Tua Infedele…
quale lingua
“L’hai letto questo libro?” Mio marito mi mostra lo schermo del suo e-reader.
“Ah si! Abbiamo anche il cartaceo nella libreria, scaffale a sinistra terzo ripiano dal basso. L’ho comperato tempo fa ma non mi ha preso per niente, non sono riuscita ad andare avanti”
“Mi succede la stessa cosa”.
Parlavamo di un libro che avevamo cercato di leggere entrambi, in italiano . Era stato un bestseller in tutto il mondo. Mio marito aveva le mie stesse perplessità, cosa che mi fece pensare che forse c’era un problema con la versione italiana, più che con la storia stessa. Lo acquistai di nuovo per il mio e-reader, ma in inglese, e per tre giorni il libro mi ha portato via. Non riuscivo a posarlo. Ho bruciato una cena, perché lo leggevo anche mentre cucinavo. Ho dovuto rimediare ad altri piccoli disastri domestici, perché ero lontana, in quel mondo creato dall’autore. Questo è quanto mi accade quando un libro mi cattura totalmente.
Il libro era stato scritto in francese. Ho studiato il francese per molti anni, nessun paragone con come conosco l’italiano e l’inglese, ma lo leggo e capisco bene. Ho trovato un estratto PDF online e l’ho letto. Posso dire che penso che la versione inglese sia la migliore. Il traduttore inglese Robert Slade ha dato una bella spinta al racconto. Il risultato ottenuto potrebbe anche solo essere dovuto al ritmo del libro, che è affine alla musicalità della lingua inglese. Potrebbe anche essere che la mia anima inglese è rimasta più coinvolta della mia anima italiana, e potrei andare avanti ancora per molto con i “potrebbe essere”. Questo è quello che succede con le traduzioni: si incontrano una serie infinita di possibilità che possono essere colte o mancate.
per conto di
A mio parere, tradurre è creatività che devi possedere e capacità che devi imparare. Ho fatto questo lavoro, ma mai per editori. La mia prima esperienza quando ero molto giovane e non sapevo nulla sul tradurre, è stata la traduzione di due libri su De Chirico. Ricordo le centinaia e centinaia di pagine. il lavoro mi era stato affidato da uno storico dell’arte che stava scrivendo un libro su De Chirico. Voleva una traduzione approssimativa, per conoscere il contenuto: niente che andasse vicino a una traduzione da pubblicare. Da allora, ho tradotto per studenti che preparavano la tesi, per uomini e donne d’affari e ancora per qualche scrittore. Diciamo che ho letto e tradotto per conto dei miei clienti che facevano parte di quella generazione che non aveva studiato l’inglese. Contemporaneamente,tuttavia, insegnavo l’inglese alla generazione successiva di italiani, così non avrebbero più avuto bisogno di me.
a modo mio, a modo nostro
In quaranta e più anni, ho avuto tutto il tempo di maturare una mia idea di cosa è tradurre. Solo per caso è la stessa di Fabrizio De Andrè. Un grande poeta, un cantante ispirato, un genio. Con umiltà e infinita stima, vi riporto le sue parole.

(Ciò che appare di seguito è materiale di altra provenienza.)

==> config.mk <==
export PLATFORM = sky130hd
export DESIGN_NAME = io_controller
export DESIGN_NICKNAME = d
export VERILOG_FILES = /design/src/source/iomap_pkg.sv /design/src/source/bus_ctrl.sv /design/src/source/memctrl_regs.sv /design/src/source/dma_regs.sv /design/src/source/irq_regs.sv /design/src/source/gpu_port.sv /design/src/source/io_controller.sv
export SDC_FILE = /design/constraint.sdc
export NUM_CORES = 2
export LEC_CHECK = 0
export BUFFER_PORTS_ARGS = -buffer_cell sky130_fd_sc_hd__buf_2
export CAP_MARGIN = 20
export CELL_PAD_IN_SITES_DETAIL_PLACEMENT = 2
export CELL_PAD_IN_SITES_GLOBAL_PLACEMENT = 2
export CORE_ASPECT_RATIO = 1.25
export CORE_MARGIN = 2
export CORE_UTILIZATION = 25
export CTS_CLUSTER_SIZE = 16
export DETAILED_ROUTE_END_ITERATION = 10
export PLACE_DENSITY_LB_ADDON = 0.05
export SLEW_MARGIN = 15
export SYNTH_ARGS = -nofsm -noshare
export SYNTH_HDL_FRONTEND = slang
export SYNTH_SLANG_ARGS = --single-unit
==> constraint.sdc <==
create_clock -name clk -period 68.6 [get_ports clk]
set_clock_uncertainty 0.1 [all_clocks]
set_input_delay 13.72 -clock clk [delete_from_list [all_inputs] [get_ports clk]]
set_output_delay 13.72 -clock clk [all_outputs]
set_load 0.005 [all_outputs]
==> src/source/iomap_pkg.sv <==
package iomap_pkg;

   localparam logic [31:0] io_base_addr = 32'h1F80_1000;   // 4 KiB io page

   // memctrl, irq and dma share block 0 and split by slot
   localparam logic [3:0] blk_memctrl = 4'h0;
   localparam logic [3:0] blk_irq     = 4'h0;
   localparam logic [3:0] blk_dma     = 4'h0;
   localparam logic [3:0] blk_gpu     = 4'h8;

   localparam logic [3:0] slot_ram_size = 4'h6;   // 0x60
   localparam logic [3:0] slot_irq      = 4'h7;   // 0x70 stat, 0x74 mask
   localparam logic [3:0] slot_dma0     = 4'h8;   // channel n at 0x80 + 16n
   localparam logic [3:0] slot_dpcr     = 4'hF;   // 0xF0
   localparam logic [1:0] idx_stat      = 2'd0;
   localparam logic [1:0] idx_mask      = 2'd1;

   localparam logic [31:0] gp0_addr = {io_base_addr[31:12], blk_gpu, 8'h10};
   localparam logic [31:0] gp1_addr = {io_base_addr[31:12], blk_gpu, 8'h14};

   localparam int num_mctl    = 9;
   localparam int num_dma_ch  = 7;
   localparam int num_irq     = 11;
   localparam int irq_dma_bit = 3;

   localparam logic [31:0] memctrl_reset [num_mctl] = '{
      32'h1F00_0000, 32'h1F80_2000, 32'h0013_243F,
      32'h0000_3022, 32'h0013_243F, 32'h2009_31E1,
      32'h0002_0843, 32'h0007_0777, 32'h0003_1125
   };
   localparam logic [31:0] ram_size_reset = 32'h0000_0B88;
   localparam logic [31:0] dpcr_reset     = 32'h0765_4321;

   typedef struct packed {
      logic [19:0] page;
      logic [3:0]  blk;
      logic [3:0]  slot;
      logic [1:0]  reg_idx;
      logic [1:0]  byte_off;   // byte lane inside the word
   } io_addr_fields_t;

   typedef union packed {
      logic [31:0]     raw;
      io_addr_fields_t f;
   } io_addr_u;

   typedef struct packed {
      io_addr_u    addr;
      logic [31:0] wdata;
      logic [3:0]  ben;
   } bus_wr_t;

   typedef struct packed {
      logic [31:0] madr;
      logic [31:0] bcr;
      logic [31:0] chcr;
   } dma_chan_t;

   typedef struct packed {
      logic [num_dma_ch-1:0] madr_new;
      logic [num_dma_ch-1:0] madr_incr;
      logic [num_dma_ch-1:0] madr_decr;
      logic [num_dma_ch-1:0] bcr_decr;
      logic [num_dma_ch-1:0] irq;
   } dma_upd_t;

   typedef enum logic [3:0] {
      st_idle  = 4'b0001,
      st_read  = 4'b0010,
      st_write = 4'b0100,
      st_done  = 4'b1000
   } ctrl_state_t;

   // replace the enabled byte lanes of a register word
   function automatic logic [31:0] ben_merge(input logic [31:0] old_w,
                                             input logic [31:0] new_w,
                                             input logic [3:0]  ben);
      logic [31:0] res;
      res = old_w;
      for (int b = 0; b < 4; b++) begin
         if (ben[b]) res[8*b +: 8] = new_w[8*b +: 8];
      end
      return res;
   endfunction

endpackage

==> src/source/bus_ctrl.sv <==
`timescale 1ns/100ps

module bus_ctrl (
   input  logic               clk,
   input  logic               rst,
   input  logic               req_i,
   input  logic               we_i,
   input  iomap_pkg::bus_wr_t req_i_fields,
   input  logic [31:0]        mem_rdata_i,
   input  logic [31:0]        dma_rdata_i,
   input  logic [31:0]        irq_rdata_i,
   input  logic [31:0]        gpu_rdata_i,
   input  logic               gp_done_i,
   output iomap_pkg::bus_wr_t wr_o,
   output logic               mem_we_o,
   output logic               dma_we_o,
   output logic               irq_we_o,
   output logic               gp_wr_o,
   output logic               gp_rd_o,
   output logic               ack_o,
   output logic [31:0]        rdata_o
);

   iomap_pkg::ctrl_state_t state_q;
   iomap_pkg::ctrl_state_t state_d;
   iomap_pkg::bus_wr_t     wr_q;         // request held for the whole transfer
   logic        first_q;                 // first cycle of read or write state
   logic        page_hit;
   logic        mem_hit;
   logic        irq_hit;
   logic        dma_hit;
   logic        gp0_hit;
   logic        gp1_hit;
   logic        gp_wait;
   logic        wr_stb;
   logic        rd_stb;
   logic [31:0] rd_word;

   assign page_hit = wr_q.addr.raw[31:12] == iomap_pkg::io_base_addr[31:12];
   assign mem_hit  = page_hit && wr_q.addr.f.blk == iomap_pkg::blk_memctrl &&
                     (wr_q.addr.f.slot < 4'h3 ||
                      wr_q.addr.f.slot == iomap_pkg::slot_ram_size);
   assign irq_hit  = page_hit && wr_q.addr.f.blk == iomap_pkg::blk_irq &&
                     wr_q.addr.f.slot == iomap_pkg::slot_irq &&
                     (wr_q.addr.f.reg_idx == iomap_pkg::idx_stat ||
                      wr_q.addr.f.reg_idx == iomap_pkg::idx_mask);
   assign dma_hit  = page_hit && wr_q.addr.f.blk == iomap_pkg::blk_dma &&
                     wr_q.addr.f.slot >= iomap_pkg::slot_dma0;
   assign gp0_hit  = wr_q.addr.raw == iomap_pkg::gp0_addr;
   assign gp1_hit  = wr_q.addr.raw == iomap_pkg::gp1_addr;

   // GP0 push and GPUREAD capture hold the state until the port reports done
   assign gp_wait = gp0_hit && !(gp_done_i && !first_q);

   assign wr_stb   = first_q && state_q == iomap_pkg::st_write;
   assign rd_stb   = first_q && state_q == iomap_pkg::st_read;
   assign mem_we_o = wr_stb && mem_hit;
   assign dma_we_o = wr_stb && dma_hit;
   assign irq_we_o = wr_stb && irq_hit;
   assign gp_wr_o  = wr_stb && (gp0_hit || gp1_hit);
   assign gp_rd_o  = rd_stb && gp0_hit;    // GPUSTAT needs no handshake

   assign ack_o = state_q == iomap_pkg::st_done;
   assign wr_o  = wr_q;

   always_comb begin
      if (mem_hit) rd_word = mem_rdata_i;
      else if (dma_hit) rd_word = dma_rdata_i;
      else if (irq_hit) rd_word = irq_rdata_i;
      else if (gp0_hit || gp1_hit) rd_word = gpu_rdata_i;
      else rd_word = 32'd0;   // unmapped
   end

   always_comb begin
      state_d = state_q;
      case (state_q)
         iomap_pkg::st_idle: begin
            if (req_i) state_d = we_i ? iomap_pkg::st_write : iomap_pkg::st_read;
         end
         iomap_pkg::st_read, iomap_pkg::st_write: begin
            if (!gp_wait) state_d = iomap_pkg::st_done;
         end
         iomap_pkg::st_done: begin
            if (!req_i) state_d = iomap_pkg::st_idle;   // four-phase release
         end
         default: state_d = iomap_pkg::st_idle;
      endcase
   end

   always_ff @(posedge clk, posedge rst) begin
      if (rst) begin
         state_q <= iomap_pkg::st_idle;
         first_q <= 1'b0;
         rdata_o <= 32'd0;
      end else begin
         state_q <= state_d;
         first_q <= state_q == iomap_pkg::st_idle && req_i;
         if (state_q == iomap_pkg::st_read && !gp_wait) rdata_o <= rd_word;
      end
   end

   always_ff @(posedge clk) begin
      if (state_q == iomap_pkg::st_idle && req_i) wr_q <= req_i_fields;
   end

   a_ack_hold: assert property (@(posedge clk) disable iff (rst)
      ack_o && req_i |=> ack_o)
      else $error("ack_o fell while req_i still high");

   a_one_stb: assert property (@(posedge clk) disable iff (rst)
      $onehot0({mem_we_o, dma_we_o, irq_we_o, gp_wr_o}))
      else $error("more than one write strobe active");

endmodule

==> src/source/memctrl_regs.sv <==
`timescale 1ns/100ps

module memctrl_regs (
   input  logic               clk,
   input  logic               rst,
   input  iomap_pkg::bus_wr_t wr_i,
   input  logic               we_i,
   output logic [31:0]        rdata_o
);

   logic [31:0] mctl_q [iomap_pkg::num_mctl];
   logic [31:0] ram_size_q;
   logic [3:0]  widx;        // word number from offset 0x00
   logic        mctl_sel;
   logic        ram_sel;

   assign widx     = {wr_i.addr.f.slot[1:0], wr_i.addr.f.reg_idx};
   assign mctl_sel = wr_i.addr.f.slot < 4'h3 && int'(widx) < iomap_pkg::num_mctl;
   assign ram_sel  = wr_i.addr.f.slot == iomap_pkg::slot_ram_size &&
                     wr_i.addr.f.reg_idx == 2'd0;

   always_ff @(posedge clk, posedge rst) begin
      if (rst) begin
         for (int i = 0; i < iomap_pkg::num_mctl; i++) begin
            mctl_q[i] <= iomap_pkg::memctrl_reset[i];   // console boot values
         end
         ram_size_q <= iomap_pkg::ram_size_reset;
      end else if (we_i) begin
         if (mctl_sel) begin
            mctl_q[widx] <= iomap_pkg::ben_merge(mctl_q[widx], wr_i.wdata, wr_i.ben);
         end
         if (ram_sel) begin
            ram_size_q <= iomap_pkg::ben_merge(ram_size_q, wr_i.wdata, wr_i.ben);
         end
      end
   end

   always_comb begin
      if (mctl_sel) rdata_o = mctl_q[widx];
      else if (ram_sel) rdata_o = ram_size_q;
      else rdata_o = 32'd0;
   end

endmodule

==> src/source/dma_regs.sv <==
`timescale 1ns/100ps

module dma_regs (
   input  logic                                              clk,
   input  logic                                              rst,
   input  iomap_pkg::bus_wr_t                                wr_i,
   input  logic                                              we_i,
   input  iomap_pkg::dma_upd_t                               upd_i,
   input  logic [iomap_pkg::num_dma_ch-1:0][31:0]            madr_i,
   output logic [31:0]                                       rdata_o,
   output iomap_pkg::dma_chan_t [iomap_pkg::num_dma_ch-1:0]  chan_o,
   output logic [31:0]                                       dpcr_o
);

   iomap_pkg::dma_chan_t [iomap_pkg::num_dma_ch-1:0] chan_q;
   logic [31:0] dpcr_q;
   logic [3:0]  ch_off;
   logic [2:0]  ch;
   logic        ch_sel;       // MADR, BCR or CHCR of channels 0..6
   logic        dpcr_sel;

   assign ch_off   = wr_i.addr.f.slot - iomap_pkg::slot_dma0;
   assign ch       = ch_off[2:0];
   assign ch_sel   = wr_i.addr.f.slot >= iomap_pkg::slot_dma0 &&
                     wr_i.addr.f.slot != iomap_pkg::slot_dpcr &&
                     wr_i.addr.f.reg_idx != 2'd3;
   assign dpcr_sel = wr_i.addr.f.slot == iomap_pkg::slot_dpcr &&
                     wr_i.addr.f.reg_idx == 2'd0;

   assign chan_o = chan_q;
   assign dpcr_o = dpcr_q;

   always_ff @(posedge clk, posedge rst) begin
      if (rst) begin
         chan_q <= '0;
         dpcr_q <= iomap_pkg::dpcr_reset;
      end else if (we_i) begin
         // cpu write wins over all engine requests
         if (dpcr_sel) dpcr_q <= iomap_pkg::ben_merge(dpcr_q, wr_i.wdata, wr_i.ben);
         if (ch_sel) begin
            case (wr_i.addr.f.reg_idx)
               2'd0: chan_q[ch].madr <=
                  iomap_pkg::ben_merge(chan_q[ch].madr, wr_i.wdata, wr_i.ben);
               2'd1: chan_q[ch].bcr <=
                  iomap_pkg::ben_merge(chan_q[ch].bcr, wr_i.wdata, wr_i.ben);
               default: chan_q[ch].chcr <=
                  iomap_pkg::ben_merge(chan_q[ch].chcr, wr_i.wdata, wr_i.ben);
            endcase
         end
      end else begin
         for (int c = 0; c < iomap_pkg::num_dma_ch; c++) begin
            if (upd_i.madr_new[c]) chan_q[c].madr <= madr_i[c];
            else if (upd_i.madr_decr[c]) chan_q[c].madr <= chan_q[c].madr - 32'd4;
            else if (upd_i.madr_incr[c]) chan_q[c].madr <= chan_q[c].madr + 32'd4;
            if (upd_i.bcr_decr[c]) begin
               chan_q[c].bcr[31:16] <= chan_q[c].bcr[31:16] - 16'd1;   // block count
            end
         end
      end
   end

   always_comb begin
      rdata_o = 32'd0;
      if (dpcr_sel) rdata_o = dpcr_q;
      else if (ch_sel) begin
         case (wr_i.addr.f.reg_idx)
            2'd0:    rdata_o = chan_q[ch].madr;
            2'd1:    rdata_o = chan_q[ch].bcr;
            default: rdata_o = chan_q[ch].chcr;
         endcase
      end
   end

   a_madr_dir: assert property (@(posedge clk) disable iff (rst)
      (upd_i.madr_incr & upd_i.madr_decr) == '0)
      else $error("DMA engine requested MADR increment and decrement together");

endmodule

==> src/source/irq_regs.sv <==
`timescale 1ns/100ps

module irq_regs (
   input  logic                               clk,
   input  logic                               rst,
   input  iomap_pkg::bus_wr_t                 wr_i,
   input  logic                               we_i,
   input  logic [iomap_pkg::num_irq-1:0]      src_i,
   input  logic [iomap_pkg::num_dma_ch-1:0]   dma_irq_i,
   output logic [31:0]                        rdata_o,
   output logic [iomap_pkg::num_irq-1:0]      interrupts_o
);

   logic [iomap_pkg::num_irq-1:0] stat_q;
   logic [iomap_pkg::num_irq-1:0] mask_q;
   logic [iomap_pkg::num_irq-1:0] set_v;
   logic [iomap_pkg::num_irq-1:0] keep_v;
   logic [31:0] keep_w;      // zero where a written lane holds a zero
   logic [31:0] mask_w;
   logic        stat_sel;
   logic        mask_sel;

   assign stat_sel = wr_i.addr.f.reg_idx == iomap_pkg::idx_stat;
   assign mask_sel = wr_i.addr.f.reg_idx == iomap_pkg::idx_mask;
   assign keep_w   = iomap_pkg::ben_merge('1, wr_i.wdata, wr_i.ben);
   assign mask_w   = iomap_pkg::ben_merge(32'(mask_q), wr_i.wdata, wr_i.ben);
   assign keep_v   = (we_i && stat_sel) ? keep_w[iomap_pkg::num_irq-1:0] : '1;

   always_comb begin
      set_v = src_i;
      set_v[iomap_pkg::irq_dma_bit] = src_i[iomap_pkg::irq_dma_bit] | (|dma_irq_i);
   end

   always_ff @(posedge clk, posedge rst) begin
      if (rst) begin
         stat_q <= '0;
         mask_q <= '0;
      end else begin
         stat_q <= (stat_q & keep_v) | set_v;   // new events win over the clear
         if (we_i && mask_sel) mask_q <= mask_w[iomap_pkg::num_irq-1:0];
      end
   end

   assign interrupts_o = stat_q & mask_q;

   always_comb begin
      if (stat_sel) rdata_o = 32'(stat_q);
      else if (mask_sel) rdata_o = 32'(mask_q);
      else rdata_o = 32'd0;
   end

endmodule

==> src/source/gpu_port.sv <==
`timescale 1ns/100ps

module gpu_port (
   input  logic               clk,
   input  logic               rst,
   input  iomap_pkg::bus_wr_t wr_i,
   input  logic               gp_wr_i,
   input  logic               gp_rd_i,
   input  logic               fifo_full_i,
   input  logic               rdy_i,
   input  logic [31:0]        read_i,
   input  logic [31:0]        stat_i,
   output logic [31:0]        gp0_o,
   output logic [31:0]        gp1_o,
   output logic               to_gp0_o,
   output logic               to_gp1_o,
   output logic               ren_o,
   output logic [31:0]        rdata_o,
   output logic               done_o
);

   logic        is_gp1;
   logic        pend0_q;     // GP0 command waiting for FIFO room
   logic        rd_pend_q;   // GPUREAD waiting for ready
   logic        to_gp1_q;
   logic        ren_q;
   logic [31:0] cmd_q;
   logic [31:0] read_q;

   assign is_gp1 = wr_i.addr.raw == iomap_pkg::gp1_addr;

   assign to_gp0_o = pend0_q && !fifo_full_i;
   assign to_gp1_o = to_gp1_q;
   assign gp0_o    = cmd_q;
   assign gp1_o    = cmd_q;
   assign ren_o    = ren_q;
   assign done_o   = to_gp0_o || to_gp1_q || ren_q;
   assign rdata_o  = is_gp1 ? stat_i : read_q;   // GPUSTAT passes straight through

   always_ff @(posedge clk, posedge rst) begin
      if (rst) begin
         pend0_q   <= 1'b0;
         rd_pend_q <= 1'b0;
         to_gp1_q  <= 1'b0;
         ren_q     <= 1'b0;
      end else begin
         pend0_q   <= (pend0_q && fifo_full_i) || (gp_wr_i && !is_gp1);
         to_gp1_q  <= gp_wr_i && is_gp1;       // GP1 never stalls
         rd_pend_q <= (rd_pend_q && !rdy_i) || gp_rd_i;
         ren_q     <= rd_pend_q && rdy_i;
      end
   end

   always_ff @(posedge clk) begin
      if (gp_wr_i) cmd_q <= wr_i.wdata;
      if (rd_pend_q && rdy_i) read_q <= read_i;
   end

   a_no_push_full: assert property (@(posedge clk) disable iff (rst)
      to_gp0_o |-> !fifo_full_i)
      else $error("GP0 push into a full FIFO");

endmodule

==> src/source/io_controller.sv <==
`timescale 1ns/100ps

module io_controller (
   input  logic                                              clk,
   input  logic                                              rst,
   input  logic                                              req_i,
   input  logic                                              we_i,
   input  logic [31:0]                                       addr_i,
   input  logic [31:0]                                       wdata_i,
   input  logic [3:0]                                        ben_i,
   output logic                                              ack_o,
   output logic [31:0]                                       rdata_o,
   input  iomap_pkg::dma_upd_t                               dma_upd_i,
   input  logic [iomap_pkg::num_dma_ch-1:0][31:0]            dma_madr_i,
   output iomap_pkg::dma_chan_t [iomap_pkg::num_dma_ch-1:0]  dma_chan_o,
   output logic [31:0]                                       dpcr_o,
   output logic [31:0]                                       gp0_o,
   output logic [31:0]                                       gp1_o,
   output logic                                              to_gp0_o,
   output logic                                              to_gp1_o,
   input  logic                                              gpu_fifo_full_i,
   input  logic                                              gpu_rdy_i,
   output logic                                              gpu_ren_o,
   input  logic [31:0]                                       gpu_read_i,
   input  logic [31:0]                                       gpu_stat_i,
   input  logic [iomap_pkg::num_irq-1:0]                     irq_src_i,
   output logic [iomap_pkg::num_irq-1:0]                     interrupts_o
);

   iomap_pkg::bus_wr_t req_w;
   iomap_pkg::bus_wr_t wr_w;     // held request seen by all blocks
   logic        mem_we;
   logic        dma_we;
   logic        irq_we;
   logic        gp_wr;
   logic        gp_rd;
   logic        gp_done;
   logic [31:0] mem_rdata;
   logic [31:0] dma_rdata;
   logic [31:0] irq_rdata;
   logic [31:0] gpu_rdata;

   assign req_w = {addr_i, wdata_i, ben_i};

   bus_ctrl u_bus_ctrl (
      .clk(clk), .rst(rst), .req_i(req_i), .we_i(we_i), .req_i_fields(req_w),
      .mem_rdata_i(mem_rdata), .dma_rdata_i(dma_rdata), .irq_rdata_i(irq_rdata),
      .gpu_rdata_i(gpu_rdata), .gp_done_i(gp_done), .wr_o(wr_w),
      .mem_we_o(mem_we), .dma_we_o(dma_we), .irq_we_o(irq_we),
      .gp_wr_o(gp_wr), .gp_rd_o(gp_rd), .ack_o(ack_o), .rdata_o(rdata_o)
   );

   memctrl_regs u_memctrl_regs (
      .clk(clk), .rst(rst), .wr_i(wr_w), .we_i(mem_we), .rdata_o(mem_rdata)
   );

   dma_regs u_dma_regs (
      .clk(clk), .rst(rst), .wr_i(wr_w), .we_i(dma_we), .upd_i(dma_upd_i),
      .madr_i(dma_madr_i), .rdata_o(dma_rdata), .chan_o(dma_chan_o), .dpcr_o(dpcr_o)
   );

   irq_regs u_irq_regs (
      .clk(clk), .rst(rst), .wr_i(wr_w), .we_i(irq_we), .src_i(irq_src_i),
      .dma_irq_i(dma_upd_i.irq), .rdata_o(irq_rdata), .interrupts_o(interrupts_o)
   );

   gpu_port u_gpu_port (
      .clk(clk), .rst(rst), .wr_i(wr_w), .gp_wr_i(gp_wr), .gp_rd_i(gp_rd),
      .fifo_full_i(gpu_fifo_full_i), .rdy_i(gpu_rdy_i), .read_i(gpu_read_i),
      .stat_i(gpu_stat_i), .gp0_o(gp0_o), .gp1_o(gp1_o), .to_gp0_o(to_gp0_o),
      .to_gp1_o(to_gp1_o), .ren_o(gpu_ren_o), .rdata_o(gpu_rdata), .done_o(gp_done)
   );

endmodule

“Queste due canzoni erano due traduzioni da un mio collega canadese. Si chiama Leonardo Cohen, probabilmente qualcuno di voi lo conosce. A me sembra ed è sempre sembrato opportuno, quando non si è abbastanza in vena, quando un autore non è abbastanza in vena per assumersi in proprio, la responsabilità e l’onere di un’opera sua che, si metta a fare delle traduzioni. Si raggiungono nell’immediato due scopi precisi: quello di esercitarsi, e quello di dimostrarsi anche soggettivamente umili. Io credo che ci sia bisogno di umiltà, qualsiasi mestiere si scelga di fare nella propria vita. Si può anche poi raggiungere uno scopo più importante: quello di essere utile a tutti divulgando quel poco o quel molto di poesia o di cultura che esiste in alcune canzoni, di alcuni nostri colleghi, che si esprimono in lingue diverse dalla nostra. Ognuno ha il suo modo di tradurre. Io naturalmente ho il mio, di solito non bado molto alla letteralità della traduzione, anzi direi che me ne fotto proprio. Addirittura, certe volte elido, e mi interessa di più entrare nello spirito della canzone e attraverso la canzone, magari, se ci riesco, entrare addirittura nello spirito e nella forma mentale della persona, dell’autore che l’ha scritta. Confortato, in questo senso, da quanto diceva, il nostro forse maggiore critico letterario, del Novecento, Benedetto Croce, che distingueva le traduzioni in due categorie: quelle brutte e fedeli e quelle belle e infedeli… e io difronte a quello che personalmente e modestamente reputo essere il bello, sono disposto a qualsiasi tipo di infedeltà. (…)
(trascritto da Patrizia Verrecchia da: Parlato “Le traduzioni-live Tour” In Teatro -In concerto 1992/1993 Fabrizio De Andrè minuti 2.27/2.53).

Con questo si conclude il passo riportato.